Menurut dia, pelantikan justru berpotensi membuat perkara menjadi lebih kompleks. Hal itu lantaran adanya kemungkinan terbentuknya fakta organisasi baru, sementara legalitas kepengurusan yang dilantik masih menjadi bagian dari objek sengketa.

“Berkaitan dengan pelantikan dapat memperumit sengketa. Potensinya memang tentu ada karena pelantikan dapat menciptakan fakta organisasi baru, sementara dasar legalitas kepengurusan tersebut masih menjadi objek sengketa di pengadilan,” lanjutnya.

Pazri meminta seluruh pihak tetap menghormati proses persidangan yang sedang berjalan. Ia berharap seluruh aspek yang berkaitan dengan pelaksanaan muskot dapat diuji di hadapan majelis hakim.

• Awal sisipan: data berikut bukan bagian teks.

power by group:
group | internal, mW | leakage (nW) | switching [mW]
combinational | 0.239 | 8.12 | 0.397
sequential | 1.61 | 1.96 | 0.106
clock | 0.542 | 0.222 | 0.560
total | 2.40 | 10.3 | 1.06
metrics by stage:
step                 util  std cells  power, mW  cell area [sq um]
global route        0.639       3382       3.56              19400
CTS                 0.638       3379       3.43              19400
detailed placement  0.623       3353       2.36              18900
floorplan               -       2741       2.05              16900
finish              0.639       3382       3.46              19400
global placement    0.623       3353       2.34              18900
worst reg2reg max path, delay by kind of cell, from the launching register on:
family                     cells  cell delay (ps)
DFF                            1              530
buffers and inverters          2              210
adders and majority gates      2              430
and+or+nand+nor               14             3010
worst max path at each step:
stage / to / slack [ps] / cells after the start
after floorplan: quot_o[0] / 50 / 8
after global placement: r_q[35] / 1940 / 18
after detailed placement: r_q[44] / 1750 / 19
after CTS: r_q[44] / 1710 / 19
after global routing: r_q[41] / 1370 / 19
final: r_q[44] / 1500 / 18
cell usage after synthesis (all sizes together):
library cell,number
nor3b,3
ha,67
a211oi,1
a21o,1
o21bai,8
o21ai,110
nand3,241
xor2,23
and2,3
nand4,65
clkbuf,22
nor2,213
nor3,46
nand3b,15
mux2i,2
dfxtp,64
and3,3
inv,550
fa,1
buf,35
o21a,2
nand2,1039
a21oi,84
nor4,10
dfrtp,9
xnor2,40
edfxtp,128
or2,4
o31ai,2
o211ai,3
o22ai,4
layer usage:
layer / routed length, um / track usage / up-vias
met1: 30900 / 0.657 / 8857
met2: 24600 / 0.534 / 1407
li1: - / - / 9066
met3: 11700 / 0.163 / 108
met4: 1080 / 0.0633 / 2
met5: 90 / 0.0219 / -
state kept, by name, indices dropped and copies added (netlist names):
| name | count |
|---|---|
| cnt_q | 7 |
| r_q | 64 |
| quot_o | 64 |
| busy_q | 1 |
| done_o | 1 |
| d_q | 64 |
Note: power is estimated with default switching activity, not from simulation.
--- src/design/wwr_pkg.sv ---
// Shared constants, types and helper functions of the word replace core.
// No dependencies; used by every other design file except the assertion macro header.
package wwr_pkg;

  localparam int MaxWord = 8;
  localparam int ByteW   = 8;
  localparam int CntW    = $clog2(MaxWord + 1);
  localparam int IdxW    = (MaxWord > 1) ? $clog2(MaxWord) : 1;
  localparam int TotalW  = 16;
  localparam int CfgW    = MaxWord * ByteW;
  localparam int CfgIdxW = 2;

  typedef logic [MaxWord-1:0][ByteW-1:0] word_t;

  typedef enum logic [CfgIdxW-1:0] {
    CFG_TARGET_TEXT        = 2'd0,
    CFG_TARGET_LENGTH      = 2'd1,
    CFG_REPLACEMENT_TEXT   = 2'd2,
    CFG_REPLACEMENT_LENGTH = 2'd3
  } cfg_idx_e;

  typedef struct packed {
    word_t             win;
    logic [CntW-1:0]   cnt;
    logic              bib;
    logic [TotalW-1:0] ctr;
  } state_t;

  // Results of one item: a first group (pops or a replacement before the
  // new byte is queued) and a second group (the end-of-text flush).
  typedef struct packed {
    word_t             a_chars;
    logic [CntW-1:0]   a_n;
    logic [TotalW-1:0] tot_a;
    word_t             b_chars;
    logic [CntW-1:0]   b_n;
    logic [TotalW-1:0] tot_b;
    logic              last;
  } burst_t;

  // C-locale white space or punctuation.
  function automatic logic is_boundary(input logic [ByteW-1:0] c);
    logic res;
    case (c) inside
      [8'h09:8'h0D], 8'h20, [8'h21:8'h2F], [8'h3A:8'h40], [8'h5B:8'h60],
      [8'h7B:8'h7E]: res = 1'b1;
      default:       res = 1'b0;
    endcase
    return res;
  endfunction

  // Zero counts as one, anything above the window size as the window size.
  function automatic logic [CntW-1:0] clamp_len(input logic [CntW-1:0] len);
    logic [CntW-1:0] res;
    if (len == '0) begin
      res = CntW'(1);
    end else if (len > CntW'(MaxWord)) begin
      res = CntW'(MaxWord);
    end else begin
      res = len;
    end
    return res;
  endfunction

  function automatic logic [TotalW-1:0] sat_inc(input logic [TotalW-1:0] v);
    return (v == '1) ? v : v + TotalW'(1);
  endfunction

endpackage
**src/design/brmc_pkg.sv**
```systemverilog
`timescale 1ns / 1ps
// ----------------------------------------------------------------------------
// Blit rectangle clip package
// Shared constants and register indexes for the blit rectangle clipper.
// ----------------------------------------------------------------------------
package brmc_pkg;
  localparam int unsigned CoordBitsDef = 16;
  localparam int unsigned CfgIdxBits = 3;

  typedef enum logic [CfgIdxBits-1:0] {
    CFG_CLIP_MODE = 3'd0,
    CFG_SURF_W    = 3'd1,
    CFG_SURF_H    = 3'd2,
    CFG_VAL_L     = 3'd3,
    CFG_VAL_T     = 3'd4,
    CFG_VAL_R     = 3'd5,
    CFG_VAL_B     = 3'd6,
    CFG_UNUSED    = 3'd7
  } cfg_idx_e;
endpackage

```
**src/design/brmc_div.sv**
```systemverilog
`timescale 1ns / 1ps
// ----------------------------------------------------------------------------
// Pipelined restoring divider
// Unsigned quotient, one quotient bit per stage, with a sideband payload.
// ----------------------------------------------------------------------------
module brmc_div
  import brmc_pkg::*;
#(
  parameter int unsigned NumBits = 48,
  parameter int unsigned DenBits = 17,
  parameter int unsigned SideBits = 1
) (
  input  logic                clk_i,
  input  logic                rst_ni,
  input  logic                adv_i,
  input  logic                vld_i,
  input  logic [NumBits-1:0]  num_i,
  input  logic [DenBits-1:0]  den_i,
  input  logic [SideBits-1:0] side_i,
  output logic                vld_o,
  output logic [NumBits-1:0]  quo_o,
  output logic [SideBits-1:0] side_o
);
  logic                vld_q  [NumBits];
  logic [NumBits-1:0]  num_q  [NumBits];
  logic [DenBits:0]    rem_q  [NumBits];
  logic [DenBits-1:0]  den_q  [NumBits];
  logic [SideBits-1:0] side_q [NumBits];

  for (genvar s = 0; s < NumBits; s++) begin : g_stage
    logic                vld_s;
    logic [NumBits-1:0]  num_s;
    logic [DenBits:0]    rem_s;
    logic [DenBits-1:0]  den_s;
    logic [SideBits-1:0] side_s;
    logic [DenBits+1:0]  trial;
    logic [DenBits+1:0]  diff;
    logic [DenBits:0]    rem_d;
    logic [NumBits-1:0]  num_d;

    if (s == 0) begin : g_first
      assign vld_s  = vld_i;
      assign num_s  = num_i;
      assign rem_s  = '0;
      assign den_s  = den_i;
      assign side_s = side_i;
    end else begin : g_next
      assign vld_s  = vld_q[s-1];
      assign num_s  = num_q[s-1];
      assign rem_s  = rem_q[s-1];
      assign den_s  = den_q[s-1];
      assign side_s = side_q[s-1];
    end

    always_comb begin
      trial = {rem_s, num_s[NumBits-1]};
      diff  = trial - {2'b00, den_s};
      if (trial >= {2'b00, den_s}) begin
        rem_d = diff[DenBits:0];
        num_d = {num_s[NumBits-2:0], 1'b1};
      end else begin
        rem_d = trial[DenBits:0];
        num_d = {num_s[NumBits-2:0], 1'b0};
      end
    end
    always_ff @(posedge clk_i or negedge rst_ni) begin
      if (!rst_ni) begin
        vld_q[s] <= 1'b0;
      end else if (adv_i) begin
        vld_q[s] <= vld_s;
      end
    end
    always_ff @(posedge clk_i) begin
      if (adv_i) begin
        rem_q[s]  <= rem_d;
        num_q[s]  <= num_d;
        den_q[s]  <= den_s;
        side_q[s] <= side_s;
      end
    end
  end

  assign vld_o  = vld_q[NumBits-1];
  assign quo_o  = num_q[NumBits-1];
  assign side_o = side_q[NumBits-1];
endmodule

```
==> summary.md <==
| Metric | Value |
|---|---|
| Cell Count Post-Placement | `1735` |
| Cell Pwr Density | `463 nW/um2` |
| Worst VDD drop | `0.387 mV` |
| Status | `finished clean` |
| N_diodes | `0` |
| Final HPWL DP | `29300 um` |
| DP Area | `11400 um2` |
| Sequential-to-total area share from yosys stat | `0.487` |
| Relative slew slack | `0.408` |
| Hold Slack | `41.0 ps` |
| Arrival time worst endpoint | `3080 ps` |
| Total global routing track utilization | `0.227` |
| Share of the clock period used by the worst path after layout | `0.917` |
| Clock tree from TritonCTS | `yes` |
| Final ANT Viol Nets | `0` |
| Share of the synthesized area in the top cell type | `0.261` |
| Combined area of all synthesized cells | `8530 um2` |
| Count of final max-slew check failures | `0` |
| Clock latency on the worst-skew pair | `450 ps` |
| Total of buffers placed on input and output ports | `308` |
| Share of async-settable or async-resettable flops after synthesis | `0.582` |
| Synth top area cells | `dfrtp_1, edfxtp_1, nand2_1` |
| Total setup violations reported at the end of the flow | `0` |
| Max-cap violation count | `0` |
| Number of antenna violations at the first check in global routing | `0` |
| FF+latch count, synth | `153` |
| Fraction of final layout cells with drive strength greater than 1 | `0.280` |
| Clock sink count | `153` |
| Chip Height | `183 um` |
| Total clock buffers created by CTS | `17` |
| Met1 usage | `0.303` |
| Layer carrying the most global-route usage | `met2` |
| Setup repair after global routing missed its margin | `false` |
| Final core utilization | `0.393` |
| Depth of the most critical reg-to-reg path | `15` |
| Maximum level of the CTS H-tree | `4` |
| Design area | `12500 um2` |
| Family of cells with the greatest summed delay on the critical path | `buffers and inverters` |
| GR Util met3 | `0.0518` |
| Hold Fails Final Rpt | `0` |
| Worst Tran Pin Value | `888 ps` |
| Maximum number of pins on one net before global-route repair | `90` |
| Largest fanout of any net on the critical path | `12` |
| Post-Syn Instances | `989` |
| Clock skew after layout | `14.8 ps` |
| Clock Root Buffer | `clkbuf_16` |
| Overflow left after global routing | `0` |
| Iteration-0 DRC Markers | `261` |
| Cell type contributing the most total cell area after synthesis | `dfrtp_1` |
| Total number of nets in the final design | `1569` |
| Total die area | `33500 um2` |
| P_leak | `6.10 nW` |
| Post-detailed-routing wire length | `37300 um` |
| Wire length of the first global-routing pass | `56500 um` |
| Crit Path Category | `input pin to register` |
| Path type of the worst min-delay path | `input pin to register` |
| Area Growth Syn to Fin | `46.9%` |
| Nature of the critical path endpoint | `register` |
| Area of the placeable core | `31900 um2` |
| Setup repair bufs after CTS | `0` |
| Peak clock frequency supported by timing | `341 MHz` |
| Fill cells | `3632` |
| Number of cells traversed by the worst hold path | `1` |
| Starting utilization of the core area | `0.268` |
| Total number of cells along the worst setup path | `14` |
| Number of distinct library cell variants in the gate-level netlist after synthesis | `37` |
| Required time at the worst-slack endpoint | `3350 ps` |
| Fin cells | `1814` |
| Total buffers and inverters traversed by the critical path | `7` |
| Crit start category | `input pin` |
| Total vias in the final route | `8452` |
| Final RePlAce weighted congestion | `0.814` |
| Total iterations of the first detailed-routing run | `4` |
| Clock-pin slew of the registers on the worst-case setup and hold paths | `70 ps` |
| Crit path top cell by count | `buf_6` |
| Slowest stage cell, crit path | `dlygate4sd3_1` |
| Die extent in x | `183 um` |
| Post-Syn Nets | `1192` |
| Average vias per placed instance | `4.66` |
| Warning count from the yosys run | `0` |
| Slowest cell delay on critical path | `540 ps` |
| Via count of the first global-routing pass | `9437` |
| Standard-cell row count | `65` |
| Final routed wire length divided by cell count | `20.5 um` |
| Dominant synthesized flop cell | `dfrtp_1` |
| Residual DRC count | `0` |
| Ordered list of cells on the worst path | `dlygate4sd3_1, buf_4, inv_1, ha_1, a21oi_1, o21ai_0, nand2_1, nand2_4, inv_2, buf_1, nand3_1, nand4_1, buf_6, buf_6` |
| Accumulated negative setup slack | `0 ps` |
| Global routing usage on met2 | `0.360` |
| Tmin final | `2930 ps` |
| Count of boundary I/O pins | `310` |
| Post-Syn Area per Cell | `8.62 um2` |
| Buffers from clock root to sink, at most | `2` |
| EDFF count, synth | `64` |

“Mari kita hormati proses hukum, biarkan seluruh dokumen, prosedur, kewenangan, hak suara, kuorum, tahapan muskot dan penerbitan SK diuji secara terbuka di hadapan Majelis Hakim,” tuturnya.

Sementara itu, Ketua PMI Kota Banjarmasin hasil Muskot II, Hj. Ananda, tidak memberikan keterangan mengenai sengketa hukum yang tengah berlangsung.

Ananda lebih menyoroti agenda organisasi setelah kepengurusan resmi dilantik. Ia menyampaikan rencana penguatan organisasi, termasuk terhadap aset-aset yang dimiliki PMI Kota Banjarmasin.

Selain itu, konsolidasi internal secara mendalam akan dilakukan untuk memperkuat organisasi. Pihaknya juga berencana melibatkan tim audit eksternal untuk melakukan pemeriksaan terhadap PMI secara keseluruhan.

“Kami akan panggilkan juga tim audit dari eksternal untuk melakukan audit PMI secara keseluruhan,” pungkasnya.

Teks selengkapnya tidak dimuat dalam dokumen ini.